3. Click Add Sample to capture the lens distortion for the area of the image in which the pattern is recognized. Keep the following points in mind while adding samples:

a. The board should cover approximately 1/6th to 1/3rd of the image. Adjust the distance to the camera to achieve this.

b. The board can be hand held but must be held as still as possible.

c. Light reflections on the board should be avoided

d. Do not cover any dot with your fingers.

e. Always hold the board at an angle to the camera, meaning that the board is never parallel to the cameras sensor chip.

Illustration 4: Holding the board at an angle adds depth information to the sample

4. Keep adding samples in all areas of the image until the entire image is covered with green dots.

5. While adding samples make sure that the green line which indicates the theoretical image border includes the entire image and also the corners.

Illustration 5: The green line should include the entire frame after 2 keyframes

6. Make sure that the corners and edges of the image are also covered sufficiently with green dots.

7. Add one or two samples where the board is close to the camera and is covering more than half of the image.

8. While adding samples make sure that the RMSE value stays below 1.0 and the Maximum value stays below 5.0. Values above these thresholds indicate that major errors occurred during the calibration process.

Illustration 6: RMSE and Maximum do not interpret the quality of the calibration but inform about errors that occurred

9. When at least 16 samples have been taken click Save.

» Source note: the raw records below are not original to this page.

==> src/rtl/i2c_dm_tick.sv <==
module i2c_dm_tick #(
  parameter int DIV_W = 8
) (
  input  logic             clk_i,
  input  logic             rst_ni,
  input  logic             run_i,
  input  logic [DIV_W-1:0] div_i,
  output logic             tick_o
);
  logic [DIV_W-1:0] cnt_q;

  assign tick_o = run_i && (cnt_q == div_i);

  always_ff @(posedge clk_i or negedge rst_ni) begin
    if (!rst_ni)              cnt_q <= '0;
    else if (!run_i || tick_o) cnt_q <= '0;
    else                       cnt_q <= cnt_q + DIV_W'(1);
  end
endmodule

==> src/rtl/i2c_desc_master.sv <==
module i2c_desc_master
  import i2c_dm_pkg::*;
#(
  parameter int DEPTH = 4,
  parameter int DIV_W = 8
) (
  input  logic             clk_i,
  input  logic             rst_ni,
  input  logic             cmd_wr_i,
  input  logic             cmd_start_i,
  input  logic             cmd_master_i,
  input  logic             cmd_rev_i,
  input  logic [DIV_W-1:0] div_i,
  input  logic             desc_wr_i,
  input  logic [7:0]       desc_data_i,
  input  logic             desc_last_i,
  input  logic             sda_i,
  output logic             scl_oe_o,
  output logic             sda_oe_o,
  output logic             busy_o,
  output logic             nack_err_o,
  output logic             rx_valid_o,
  output logic [7:0]       rx_data_o
);
  localparam int HW = DIV_W + 2;

  state_e      state_q;
  logic [1:0]  q_q;
  logic [2:0]  bit_q;
  logic [7:0]  sh_q, rx_q;
  logic        last_q, first_q, rw_q, rd_q;
  logic        start_q, master_q, rev_q;
  logic        err_q, rxv_q;
  logic        tick, run, q_empty, q_full, pop, flush, tx_bit;
  desc_t       head, din;

  assign din  = '{last: desc_last_i, data: desc_data_i};
  assign run  = (state_q != ST_IDLE) && (state_q != ST_LOAD);
  assign pop  = (state_q == ST_LOAD) && !q_empty;
  assign flush = (state_q == ST_ACK) && tick && (q_q == 2'd3) && !rd_q && sda_i;
  assign tx_bit = rev_q ? sh_q[0] : sh_q[7];

  i2c_dm_fifo #(.DEPTH(DEPTH)) u_fifo (
    .clk_i, .rst_ni, .push_i(desc_wr_i), .din_i(din), .pop_i(pop),
    .flush_i(flush), .dout_o(head), .empty_o(q_empty), .full_o(q_full)
  );

  i2c_dm_tick #(.DIV_W(DIV_W)) u_tick (
    .clk_i, .rst_ni, .run_i(run), .div_i, .tick_o(tick)
  );

  // quarter 0/1: SCL low, quarter 2/3: SCL high
  always_comb begin
    scl_oe_o = 1'b0;
    sda_oe_o = 1'b0;
    unique case (state_q)
      ST_START: begin scl_oe_o = (q_q == 2'd3); sda_oe_o = (q_q != 2'd0); end
      ST_LOAD:  scl_oe_o = 1'b1;
      ST_BIT:   begin scl_oe_o = !q_q[1]; sda_oe_o = !rd_q && !tx_bit; end
      ST_ACK:   begin scl_oe_o = !q_q[1]; sda_oe_o = rd_q && !last_q; end
      ST_STOP:  begin scl_oe_o = !q_q[1]; sda_oe_o = (q_q != 2'd3); end
      default:  ;
    endcase
  end

  assign busy_o     = (state_q != ST_IDLE);
  assign nack_err_o = err_q;
  assign rx_valid_o = rxv_q;
  assign rx_data_o  = rx_q;

  always_ff @(posedge clk_i or negedge rst_ni) begin
    if (!rst_ni) begin
      state_q <= ST_IDLE;  q_q <= '0;     bit_q <= '0;
      sh_q <= '0;          rx_q <= '0;    last_q <= 1'b0;
      first_q <= 1'b0;     rw_q <= 1'b0;  rd_q <= 1'b0;
      start_q <= 1'b0;     master_q <= 1'b0; rev_q <= 1'b0;
      err_q <= 1'b0;       rxv_q <= 1'b0;
    end else begin
      err_q <= 1'b0;
      rxv_q <= 1'b0;
      if (cmd_wr_i && state_q == ST_IDLE) begin
        start_q  <= cmd_start_i;
        master_q <= cmd_master_i;
        rev_q    <= cmd_rev_i;
      end
      unique case (state_q)
        ST_IDLE: if (start_q && master_q) begin
          state_q <= ST_START; q_q <= '0; first_q <= 1'b1; rd_q <= 1'b0;
        end
        ST_START: if (tick) begin
          q_q <= q_q + 2'd1;
          if (q_q == 2'd3) state_q <= ST_LOAD;
        end
        ST_LOAD: if (!q_empty) begin
          sh_q   <= head.data;
          last_q <= head.last;
          if (first_q) rw_q <= rev_q ? head.data[7] : head.data[0];
          bit_q <= '0; q_q <= '0; state_q <= ST_BIT;
        end
        ST_BIT: if (tick) begin
          q_q <= q_q + 2'd1;
          if (q_q == 2'd3) begin
            rx_q  <= rev_q ? {sda_i, rx_q[7:1]} : {rx_q[6:0], sda_i};
            sh_q  <= rev_q ? {1'b0, sh_q[7:1]} : {sh_q[6:0], 1'b0};
            bit_q <= bit_q + 3'd1;
            if (bit_q == 3'd7) state_q <= ST_ACK;
          end
        end
        ST_ACK: if (tick) begin
          q_q <= q_q + 2'd1;
          if (q_q == 2'd3) begin
            first_q <= 1'b0;
            if (rd_q) begin
              rxv_q   <= 1'b1;
              state_q <= last_q ? ST_STOP : ST_LOAD;
            end else if (sda_i) begin
              err_q   <= 1'b1;
              state_q <= ST_STOP;
            end else begin
              if (first_q && rw_q) rd_q <= 1'b1;
              state_q <= last_q ? ST_STOP : ST_LOAD;
            end
          end
        end
        ST_STOP: if (tick) begin
          q_q <= q_q + 2'd1;
          if (q_q == 2'd3) begin
            state_q <= ST_IDLE; start_q <= 1'b0; rd_q <= 1'b0;
          end
        end
        default: state_q <= ST_IDLE;
      endcase
    end
  end

  // checker: length of the current SCL released run
  logic [HW-1:0] hi_run_q;
  always_ff @(posedge clk_i or negedge rst_ni) begin
    if (!rst_ni)           hi_run_q <= '0;
    else if (scl_oe_o)     hi_run_q <= '0;
    else if (~&hi_run_q)   hi_run_q <= hi_run_q + HW'(1);
  end

  p_sda_fall_hi_r8: assert property (@(posedge clk_i) disable iff (!rst_ni)
    (!scl_oe_o && $past(!scl_oe_o) && $rose(sda_oe_o)) |-> state_q == ST_START);
  p_sda_rise_hi_r8: assert property (@(posedge clk_i) disable iff (!rst_ni)
    (!scl_oe_o && $past(!scl_oe_o) && $fell(sda_oe_o)) |-> state_q == ST_STOP);
  p_go_needs_cmd_r2: assert property (@(posedge clk_i) disable iff (!rst_ni)
    $rose(busy_o) |-> ($past(start_q) && $past(master_q)));
  p_err_flush_r7: assert property (@(posedge clk_i) disable iff (!rst_ni)
    nack_err_o |-> (state_q == ST_STOP && q_empty));
  p_err_pulse_r7: assert property (@(posedge clk_i) disable iff (!rst_ni)
    nack_err_o |=> !nack_err_o);
  p_rx_in_read_r5: assert property (@(posedge clk_i) disable iff (!rst_ni)
    rx_valid_o |-> rd_q);
  p_scl_high_len_r9: assert property (@(posedge clk_i) disable iff (!rst_ni)
    (busy_o && $rose(scl_oe_o)) |-> hi_run_q >= {2'b00, div_i} + HW'(1));
endmodule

10. Give the file a descriptive name, for example including the lens name. Date and time are appended automatically to the file name.

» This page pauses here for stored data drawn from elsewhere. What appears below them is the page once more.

File: src/rtl/iq_pair_rx.sv
module iq_pair_rx #(
  parameter int WORD_W = 12
) (
  input  logic              clk,
  input  logic              rst,
  input  logic              cfg_i_first,
  input  logic              cfg_tag_hi_is_i,
  input  logic              cfg_offset_bin,
  input  logic [WORD_W-1:0] bus_word,
  input  logic              bus_tag,
  output logic [WORD_W-1:0] out_i,
  output logic [WORD_W-1:0] out_q,
  output logic              out_valid
);

  localparam logic [WORD_W-1:0] SIGN_FLIP = {1'b1, {(WORD_W-1){1'b0}}};

  logic              mode_i_first, mode_hi_i, mode_bin;
  logic [WORD_W-1:0] cap_word;
  logic              cap_tag, cap_v;
  logic [WORD_W-1:0] pend_word;
  logic              pend_v;

  logic              cap_is_i, cap_first, pair_done;
  logic [WORD_W-1:0] cap_tc;

  assign cap_is_i  = (cap_tag == mode_hi_i);
  assign cap_first = (cap_is_i == mode_i_first);
  assign cap_tc    = mode_bin ? (cap_word ^ SIGN_FLIP) : cap_word;
  assign pair_done = cap_v && !cap_first && pend_v;

  always_ff @(posedge clk) begin
    if (rst) begin
      mode_i_first <= cfg_i_first;
      mode_hi_i    <= cfg_tag_hi_is_i;
      mode_bin     <= cfg_offset_bin;
      cap_word     <= '0;
      cap_tag      <= 1'b0;
      cap_v        <= 1'b0;
      pend_word    <= '0;
      pend_v       <= 1'b0;
      out_i        <= '0;
      out_q        <= '0;
      out_valid    <= 1'b0;
    end else begin
      cap_word  <= bus_word;
      cap_tag   <= bus_tag;
      cap_v     <= 1'b1;
      out_valid <= pair_done;
      if (cap_v && cap_first) begin
        pend_word <= cap_tc;
        pend_v    <= 1'b1;
      end else if (cap_v) begin
        pend_v    <= 1'b0;
      end
      if (pair_done) begin
        if (mode_i_first) begin
          out_i <= pend_word;
          out_q <= cap_tc;
        end else begin
          out_q <= pend_word;
          out_i <= cap_tc;
        end
      end
    end
  end

  a_r4_strobe_single: assert property (@(posedge clk) disable iff (rst)
    out_valid |=> !out_valid);

  a_r8_hold_outputs: assert property (@(posedge clk) disable iff (rst)
    (!out_valid && !$past(rst)) |-> ($stable(out_i) && $stable(out_q)));

  a_r9_modes_frozen: assert property (@(posedge clk) disable iff (rst)
    !$past(rst) |-> ($stable(mode_i_first) && $stable(mode_hi_i) && $stable(mode_bin)));

  a_r5_first_no_strobe: assert property (@(posedge clk) disable iff (rst)
    (cap_v && cap_first) |=> (pend_v && !out_valid));

  a_r6_orphan_dropped: assert property (@(posedge clk) disable iff (rst)
    (cap_v && !cap_first && !pend_v) |=> (!out_valid && !pend_v));

endmodule

File: config.mk
export PLATFORM = sky130hd
export DESIGN_NAME = iq_pair_rx
export DESIGN_NICKNAME = d
export VERILOG_FILES = /design/src/rtl/iq_pair_rx.sv
export SDC_FILE = /design/constraint.sdc
export NUM_CORES = 1
export LEC_CHECK = 0
export ABC_AREA = 1
export BUFFER_PORTS_ARGS = -buffer_cell sky130_fd_sc_hd__buf_2
export CAP_MARGIN = 5
export CORE_UTILIZATION = 49
export DETAILED_ROUTE_END_ITERATION = 12
export HOLD_SLACK_MARGIN = 0.15
export PLACE_DENSITY = 0.83
export SLEW_MARGIN = 20
export SYNTH_ARGS = -nofsm -noshare
export SYNTH_HDL_FRONTEND = slang
export SYNTH_SLANG_ARGS = --single-unit
File: constraint.sdc
create_clock -name clk -period 1.2 [get_ports clk]
set_input_delay 0.36 -clock clk [delete_from_list [all_inputs] [get_ports clk]]
set_output_delay 0.36 -clock clk [all_outputs]
set_load 0.03 [all_outputs]
==> results.sh, run 1 <==
export IMPL_syn_instance_count=328
export IMPL_fin_ws_ns=-0.211
export IMPL_hold_buffers=0
export IMPL_period_share_pct=118
export IMPL_drv_slew=0
export IMPL_synth_distinct_cells=22
export IMPL_cts_buffers=5
export IMPL_cts_buffer_depth=2
export IMPL_cp_slowest_stage_delay_ns=0.53
export IMPL_totalWireLength_um=6150
export IMPL_cp_endpoint="out_i[11]"
export IMPL_seqPwrFrac_pct=49.9
export IMPL_min_period_ns=1.41
export IMPL_grt_ovfl_total=0
export IMPL_cp_depth=8
export IMPL_final_common_cell="nor2_1"
export IMPL_cts_root_buffer_cell="clkbuf_8"
export IMPL_synth_top_area_share_pct=43.7
export IMPL_seq_area_frac_synth_pct=47.5
export IMPL_die_w_um=71.7
export IMPL_r2r_end="out_i[11]"
export IMPL_io_pins=43
export IMPL_p_clk_share_pct=26.7
export IMPL_worstSetupEndpointType="flip-flop"
export IMPL_synth_seq_cells=55
export IMPL_cts_sinks=55
export IMPL_rsz0062_at_grt="true"
export IMPL_syn_avg_cell_area_sq_um=7.27
export IMPL_diodes=0
export IMPL_swShare_pct=30.7
export IMPL_skew_ns=0.00883
export IMPL_hp_class="in -> reg"
export IMPL_crit_family="simple AND/OR/NAND/NOR gates"
export IMPL_grt_use_total_pct=19.7
export IMPL_via_per_inst=5.33
export IMPL_drtPass1Iterations=4
export IMPL_report_final_setup_viol=39
export IMPL_syn_num_nets=346
export IMPL_fmax_mhz=709
export IMPL_power_leakage_nw=1.48
export IMPL_gp_congestion=0.825
export IMPL_port_buffers=42
export IMPL_status="finished with violations"
export IMPL_critPathMaxFanout=5
export IMPL_grt_pass1_vias=1860
export IMPL_critPathSlowestCell="edfxtp_1"
export IMPL_drt_antenna_violating_nets=0
export IMPL_p_int_mw=2.82
export IMPL_path_cells="inv_4 > nand3_4 > nand2_8 > buf_6 > nand2_4 > nand2_1 > nand2_1 > nor2_1"
export IMPL_synthToLayoutAreaGrowth_pct=34.2
export IMPL_dpl_worst_slack_ns=-0.0862
export IMPL_path_class="reg -> reg"
export IMPL_power_total_mw=4.06
export IMPL_clkLatencyLatePin_ns=0.32
export IMPL_hpwl_um=3280
export IMPL_most_common_layout_cells="70 x nor2_1, 62 x nand2_1, 35 x dfxtp_1"
export IMPL_relSlewSlack_pct=80.9
export IMPL_yosysWarnings=0
export IMPL_post_route_drc_count=0
export IMPL_core_sq_um=4690
export IMPL_antenna_found_initial=0
export IMPL_synth_top_area_cell="dfxtp_1"
export IMPL_worstPathRequired_ns=1.44
export IMPL_crit_buf_inv=2
export IMPL_utilization_pct=68.2
export IMPL_grt_pass1_wl_um=8000
export IMPL_cp_data_arrival_time_ns=1.65
export IMPL_core_rowCount=25
export IMPL_comb_power_share_pct=23.4
export IMPL_synth_area_sq_um=2380
export IMPL_dieArea_sq_um=5150
export IMPL_nets=400
export IMPL_ff2ff_path_depth=8
export IMPL_cts_tree="done"
export IMPL_crit_path_start="mode_i_first"
export IMPL_grt_max_degree=38
export IMPL_start_util_pct=50.8
export IMPL_path_clk_slew_ns=0.09
export IMPL_wl_per_cell_um=14.1
export IMPL_cp_common_cell="nand2_1"
export IMPL_drt_iter0_markers=246
export IMPL_rr_startpoint="mode_i_first"
export IMPL_power_per_cell_area_nw_per_um2=1270
export IMPL_holdPathStages=1
export IMPL_vias=2329
export IMPL_worstMarginPinSlew_ns=0.287
export IMPL_ys_top_cells_by_area="dfxtp_1 44%, nor2_1 12%, nand2_1 11%, a21oi_1 7.1%, inv_1 4.9%"
export IMPL_finalHoldViolCount=0
export IMPL_die_y_um=71.7
export IMPL_violations="negative setup slack"
export IMPL_htree_levels=2
export IMPL_drive_above_1_share_pct=33.4
export IMPL_p_switching_mw=1.25
export IMPL_maxCapViolCount=0
export IMPL_reg2reg_slack_ns=-0.21
export IMPL_worstSetupStartpointType="flip-flop"
export IMPL_ir_drop_v=0.000612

All lens files are stored in the /home/tracking/lenses folder.

4 Using a custom pattern

The settings which define the pattern can be found in the Pattern tab when activating the expert settings. When using the standard calibration board included in the shipment the default settings don’t need to be changed.

If printed on a flexible material the pattern needs to be fixed completely flat onto a perfectly plane board.

A pdf file with the single calibration target can be found here.

Illustration 7: The pattern settings

Point distance: The horizontal and vertical center-to-center distance between any pair of neighboring dots.

Size: The number of dots/circles in horizontal or vertical direction. X refers to the horizontal axis and Y to the vertical axis.

Origin: The position of the origin circle as indicated in Illustration 8. The position is the row of dots where the origin circle is located at in horizontal (X) and vertical (Y) direction. Row counting starting at 0, from left to right and from bottom to top.

Illustration 8: The origin circle highlighted. It is positioned in row 3 in horizontal direction and row 2 in vertical direction.